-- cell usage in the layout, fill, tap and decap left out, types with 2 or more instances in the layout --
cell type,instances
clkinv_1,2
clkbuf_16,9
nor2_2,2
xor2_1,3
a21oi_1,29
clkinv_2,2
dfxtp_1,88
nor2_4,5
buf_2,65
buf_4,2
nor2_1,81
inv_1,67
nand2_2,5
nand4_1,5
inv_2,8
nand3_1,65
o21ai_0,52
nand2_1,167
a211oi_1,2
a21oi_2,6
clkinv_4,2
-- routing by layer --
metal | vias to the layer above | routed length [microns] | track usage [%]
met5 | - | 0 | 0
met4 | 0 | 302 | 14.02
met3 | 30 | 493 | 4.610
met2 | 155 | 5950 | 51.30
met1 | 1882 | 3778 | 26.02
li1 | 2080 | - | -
☆ ☆ ☆ ☆
**Brief:** Take the entries above and copy them out exactly.

**Exercise response:**
-- cell usage in the layout, fill, tap and decap left out, types with 2 or more instances in the layout --
cell type,instances
clkinv_1,2
clkbuf_16,9
nor2_2,2
xor2_1,3
a21oi_1,29
clkinv_2,2
dfxtp_1,88
nor2_4,5
buf_2,65
buf_4,2
nor2_1,81
inv_1,67
nand2_2,5
nand4_1,5
inv_2,8
nand3_1,65
o21ai_0,52
nand2_1,167
a211oi_1,2
a21oi_2,6
clkinv_4,2
-- routing by layer --
metal | vias to the layer above | routed length [microns] | track usage [%]
met5 | - | 0 | 0
met4 | 0 | 302 | 14.02
met3 | 30 | 493 | 4.610
met2 | 155 | 5950 | 51.30
met1 | 1882 | 3778 | 26.02
li1 | 2080 | - | -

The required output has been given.